ECC (Elliptic Curve Cryptography): Achieves equivalent security to RSA with significantly smaller key sizes. More efficient on mobile and embedded devices. Increasingly the preferred choice.
Diffie-Hellman (DH): A key exchange protocol rather than an encryption algorithm. It allows two parties to establish a shared secret over an insecure channel without transmitting the secret itself. That shared secret then becomes the symmetric encryption key. ECDH (Elliptic Curve Diffie-Hellman) is the modern variant.
RSA vs Diffie-Hellman
The distinction is frequently tested and worth being precise about. RSA is a general-purpose asymmetric algorithm — it can encrypt data directly and create digital signatures. Diffie-Hellman is specifically for key exchange. Its only job is to allow two parties to agree on a shared secret that neither has to transmit in the clear. DH doesn't encrypt anything itself; it creates the secret that symmetric encryption then uses.
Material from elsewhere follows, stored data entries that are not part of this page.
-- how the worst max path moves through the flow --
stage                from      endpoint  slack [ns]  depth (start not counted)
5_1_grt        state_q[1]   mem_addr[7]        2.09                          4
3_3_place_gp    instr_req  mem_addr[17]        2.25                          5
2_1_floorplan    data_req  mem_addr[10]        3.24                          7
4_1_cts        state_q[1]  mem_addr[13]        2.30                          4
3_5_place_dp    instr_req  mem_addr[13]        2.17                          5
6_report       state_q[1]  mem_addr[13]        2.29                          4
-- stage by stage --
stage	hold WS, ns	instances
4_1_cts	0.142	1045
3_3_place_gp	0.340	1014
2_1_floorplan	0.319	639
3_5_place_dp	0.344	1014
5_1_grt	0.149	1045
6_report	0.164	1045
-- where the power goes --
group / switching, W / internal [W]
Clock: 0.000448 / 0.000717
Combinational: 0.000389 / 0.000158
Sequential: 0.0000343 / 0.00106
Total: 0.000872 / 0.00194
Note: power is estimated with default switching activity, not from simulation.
In practice, many protocols use DH (or ECDH) to establish session keys and then use those keys for symmetric encryption of actual traffic. RSA may be used alongside it to authenticate the parties.
Hashing
A one-way transformation that produces a fixed-size output (the hash or digest) from an input of any size. Two important properties: the same input always produces the same output, and any change to the input produces a completely different output.
Hashing addresses integrity. You hash data at the source, transmit the hash alongside the data, and hash it again at the destination. If the hashes match, the data arrived unchanged. This is often called a CRC (Cyclic Redundancy Check) in networking contexts, though that's technically a simpler form of error detection. In an adversarial setting, the hash also needs to be protected with something like an HMAC or digital signature, otherwise an attacker could modify both the data and the hash.
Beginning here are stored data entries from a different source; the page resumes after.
==> src/rtl/fetch_branch_predictor_if.sv <==
// Fetch request and branch-resolve bundle between the fetch predictor and its neighbours.
// The master side is the predictor; the slave side is the imem plus the execute stage.
interface fetch_branch_predictor_if #(
    parameter int unsigned DATA_WIDTH = 32
);
    logic                  imem_req_valid;
    logic                  imem_req_ready;
    logic [DATA_WIDTH-1:0] imem_addr;
    logic                  pred_taken;
    logic                  resolve_valid;
    logic [DATA_WIDTH-1:0] resolve_pc;
    logic                  resolve_taken;
    logic [DATA_WIDTH-1:0] resolve_target;
    logic                  resolve_pred_taken;

    modport master (
        output imem_req_valid, imem_addr, pred_taken,
        input  imem_req_ready, resolve_valid, resolve_pc, resolve_taken,
               resolve_target, resolve_pred_taken
    );

    modport slave (
        input  imem_req_valid, imem_addr, pred_taken,
        output imem_req_ready, resolve_valid, resolve_pc, resolve_taken,
               resolve_target, resolve_pred_taken
    );
endinterface

==> src/rtl/fetch_branch_predictor.sv <==
// PC owner and fetch issuer with a direct-mapped BTB of 2-bit counters; trains on
// resolved branches and redirects/flushes the pipeline on a misprediction.
module fetch_branch_predictor #(
    parameter int unsigned           DATA_WIDTH  = 32,
    parameter logic [DATA_WIDTH-1:0] RESET_PC    = '0,
    parameter int unsigned           BTB_ENTRIES = 8
) (
    input  logic clk,
    input  logic rstN,
    input  logic stall,
    output logic flush,
    fetch_branch_predictor_if.master bus
);

    localparam int unsigned IDX_W = $clog2(BTB_ENTRIES);
    localparam int unsigned TAG_W = DATA_WIDTH - IDX_W - 2;

    typedef enum logic [1:0] {
        ST_BOOT     = 2'd0,
        ST_FETCH    = 2'd1,
        ST_REDIRECT = 2'd2
    } state_e;

    typedef struct packed {
        logic                  valid;
        logic [TAG_W-1:0]      tag;
        logic [DATA_WIDTH-1:0] target;
        logic [1:0]            ctr;
    } btb_entry_t;

    state_e                state_q, state_d;
    logic [DATA_WIDTH-1:0] pc_q, pc_d;
    btb_entry_t            btb_q [BTB_ENTRIES];
    btb_entry_t            btb_d [BTB_ENTRIES];

    logic [IDX_W-1:0]      lk_idx, rs_idx;
    logic [TAG_W-1:0]      lk_tag, rs_tag;
    logic                  lk_hit, rs_hit;
    logic                  mispredict;
    logic                  req_valid;
    logic                  accept;

    // Lookup on the current PC and on the resolving branch; both see pre-update contents
    assign lk_idx     = pc_q[IDX_W+1:2];
    assign lk_tag     = pc_q[DATA_WIDTH-1:IDX_W+2];
    assign rs_idx     = bus.resolve_pc[IDX_W+1:2];
    assign rs_tag     = bus.resolve_pc[DATA_WIDTH-1:IDX_W+2];
    assign lk_hit     = btb_q[lk_idx].valid && (btb_q[lk_idx].tag == lk_tag);
    assign rs_hit     = btb_q[rs_idx].valid && (btb_q[rs_idx].tag == rs_tag);
    assign mispredict = bus.resolve_valid && (bus.resolve_taken != bus.resolve_pred_taken);

    assign bus.imem_req_valid = req_valid;
    assign bus.imem_addr      = pc_q;
    assign bus.pred_taken     = lk_hit && btb_q[lk_idx].ctr[1];
    assign flush              = (state_q == ST_REDIRECT);

    // Next-state and next-PC; a redirect overrides any fetch accepted this cycle
    always_comb begin
        state_d   = state_q;
        pc_d      = pc_q;
        req_valid = 1'b0;
        accept    = 1'b0;

        case (state_q)
            ST_BOOT: begin
                state_d = ST_FETCH;
            end
            ST_FETCH, ST_REDIRECT: begin
                req_valid = !stall;
                state_d   = ST_FETCH;
            end
            default: begin
                state_d = ST_BOOT;
            end
        endcase

        accept = req_valid && bus.imem_req_ready;

        if (mispredict) begin
            state_d = ST_REDIRECT;
            pc_d    = bus.resolve_taken ? bus.resolve_target
                                        : bus.resolve_pc + DATA_WIDTH'(4);
        end else if (accept) begin
            pc_d = bus.pred_taken ? btb_q[lk_idx].target : pc_q + DATA_WIDTH'(4);
        end
    end

    // BTB training: saturating counter update on hit, allocate on taken miss
    always_comb begin
        for (int unsigned i = 0; i < BTB_ENTRIES; i++) begin
            btb_d[i] = btb_q[i];
        end
        if (bus.resolve_valid) begin
            if (rs_hit) begin
                if (bus.resolve_taken && (btb_q[rs_idx].ctr != 2'b11)) begin
                    btb_d[rs_idx].ctr = btb_q[rs_idx].ctr + 2'd1;
                end else if (!bus.resolve_taken && (btb_q[rs_idx].ctr != 2'b00)) begin
                    btb_d[rs_idx].ctr = btb_q[rs_idx].ctr - 2'd1;
                end
            end else if (bus.resolve_taken) begin
                btb_d[rs_idx].valid  = 1'b1;
                btb_d[rs_idx].tag    = rs_tag;
                btb_d[rs_idx].target = bus.resolve_target;
                btb_d[rs_idx].ctr    = 2'b10;
            end
        end
    end

    always_ff @(posedge clk or negedge rstN) begin
        if (!rstN) begin
            state_q <= ST_BOOT;
            pc_q    <= RESET_PC;
        end else begin
            state_q <= state_d;
            pc_q    <= pc_d;
        end
    end

    always_ff @(posedge clk or negedge rstN) begin
        if (!rstN) begin
            for (int unsigned i = 0; i < BTB_ENTRIES; i++) begin
                btb_q[i].valid  <= 1'b0;
                btb_q[i].tag    <= '0;
                btb_q[i].target <= '0;
                btb_q[i].ctr    <= 2'b01;
            end
        end else begin
            for (int unsigned i = 0; i < BTB_ENTRIES; i++) begin
                btb_q[i] <= btb_d[i];
            end
        end
    end

endmodule

==> src/flat_wrapper.sv <==
// flat-port wrapper written by rule: the top's interface ports become plain ports
module fetch_branch_predictor_flat 
#(
    parameter int unsigned           DATA_WIDTH  = 32,
    parameter logic [DATA_WIDTH-1:0] RESET_PC    = '0,
    parameter int unsigned           BTB_ENTRIES = 8
)
  (clk, rstN, stall, flush, bus_imem_req_valid, bus_imem_addr, bus_pred_taken, bus_imem_req_ready, bus_resolve_valid, bus_resolve_pc, bus_resolve_taken, bus_resolve_target, bus_resolve_pred_taken);
  fetch_branch_predictor_if #(.DATA_WIDTH(DATA_WIDTH)) bus_i ();
  input  logic clk;
  input  logic rstN;
  input  logic stall;
  output logic flush;
  output wire logic [$bits(bus_i.imem_req_valid)-1:0] bus_imem_req_valid;
  output wire logic [$bits(bus_i.imem_addr)-1:0] bus_imem_addr;
  output wire logic [$bits(bus_i.pred_taken)-1:0] bus_pred_taken;
  input wire logic [$bits(bus_i.imem_req_ready)-1:0] bus_imem_req_ready;
  input wire logic [$bits(bus_i.resolve_valid)-1:0] bus_resolve_valid;
  input wire logic [$bits(bus_i.resolve_pc)-1:0] bus_resolve_pc;
  input wire logic [$bits(bus_i.resolve_taken)-1:0] bus_resolve_taken;
  input wire logic [$bits(bus_i.resolve_target)-1:0] bus_resolve_target;
  input wire logic [$bits(bus_i.resolve_pred_taken)-1:0] bus_resolve_pred_taken;
  assign bus_imem_req_valid = bus_i.imem_req_valid;
  assign bus_imem_addr = bus_i.imem_addr;
  assign bus_pred_taken = bus_i.pred_taken;
  assign bus_i.imem_req_ready = bus_imem_req_ready;
  assign bus_i.resolve_valid = bus_resolve_valid;
  assign bus_i.resolve_pc = bus_resolve_pc;
  assign bus_i.resolve_taken = bus_resolve_taken;
  assign bus_i.resolve_target = bus_resolve_target;
  assign bus_i.resolve_pred_taken = bus_resolve_pred_taken;
  fetch_branch_predictor #(.DATA_WIDTH(DATA_WIDTH), .RESET_PC(RESET_PC), .BTB_ENTRIES(BTB_ENTRIES)) u_core (.clk(clk), .rstN(rstN), .stall(stall), .flush(flush), .bus(bus_i));
endmodule
==> config.mk <==
export PLATFORM = sky130hd
export DESIGN_NAME = fetch_branch_predictor_flat
export DESIGN_NICKNAME = d
export VERILOG_FILES = /design/src/rtl/fetch_branch_predictor_if.sv /design/src/rtl/fetch_branch_predictor.sv /design/src/flat_wrapper.sv
export SDC_FILE = /design/constraint.sdc
export NUM_CORES = 1
export LEC_CHECK = 0
export BUFFER_PORTS_ARGS = -buffer_cell sky130_fd_sc_hd__buf_2
export CAP_MARGIN = 20
export CORE_ASPECT_RATIO = 0.6
export CORE_MARGIN = 4
export CORE_UTILIZATION = 65
export DETAILED_ROUTE_END_ITERATION = 16
export PLACE_DENSITY = 0.81
export SYNTH_ARGS = -nofsm -noshare
export SYNTH_HDL_FRONTEND = slang
export SYNTH_SLANG_ARGS = --single-unit
==> constraint.sdc <==
create_clock -name clk -period 6.75 [get_ports clk]
set_clock_uncertainty 0.1 [all_clocks]
set_input_delay 1.35 -clock clk [delete_from_list [all_inputs] [get_ports clk]]
set_output_delay 1.35 -clock clk [all_outputs]
set_load 0.01 [all_outputs]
Common algorithms: SHA-256, SHA-512, MD5 (now considered weak due to hash collisions — different inputs producing the same output).
Hash collisions matter: if a hashing algorithm can produce the same output for two different inputs, it's no longer reliable for integrity checking. A strong hashing algorithm should make collisions computationally infeasible.
Encoding, Encryption, and Hashing
Three related but distinct things that are frequently confused:
Encoding converts data from one format to another for compatibility. Base64 encoding, URL encoding, ASCII — these transform data so it can travel through systems that expect certain formats. Encoding is easily reversible and provides no security. It's not secret and not intended to be.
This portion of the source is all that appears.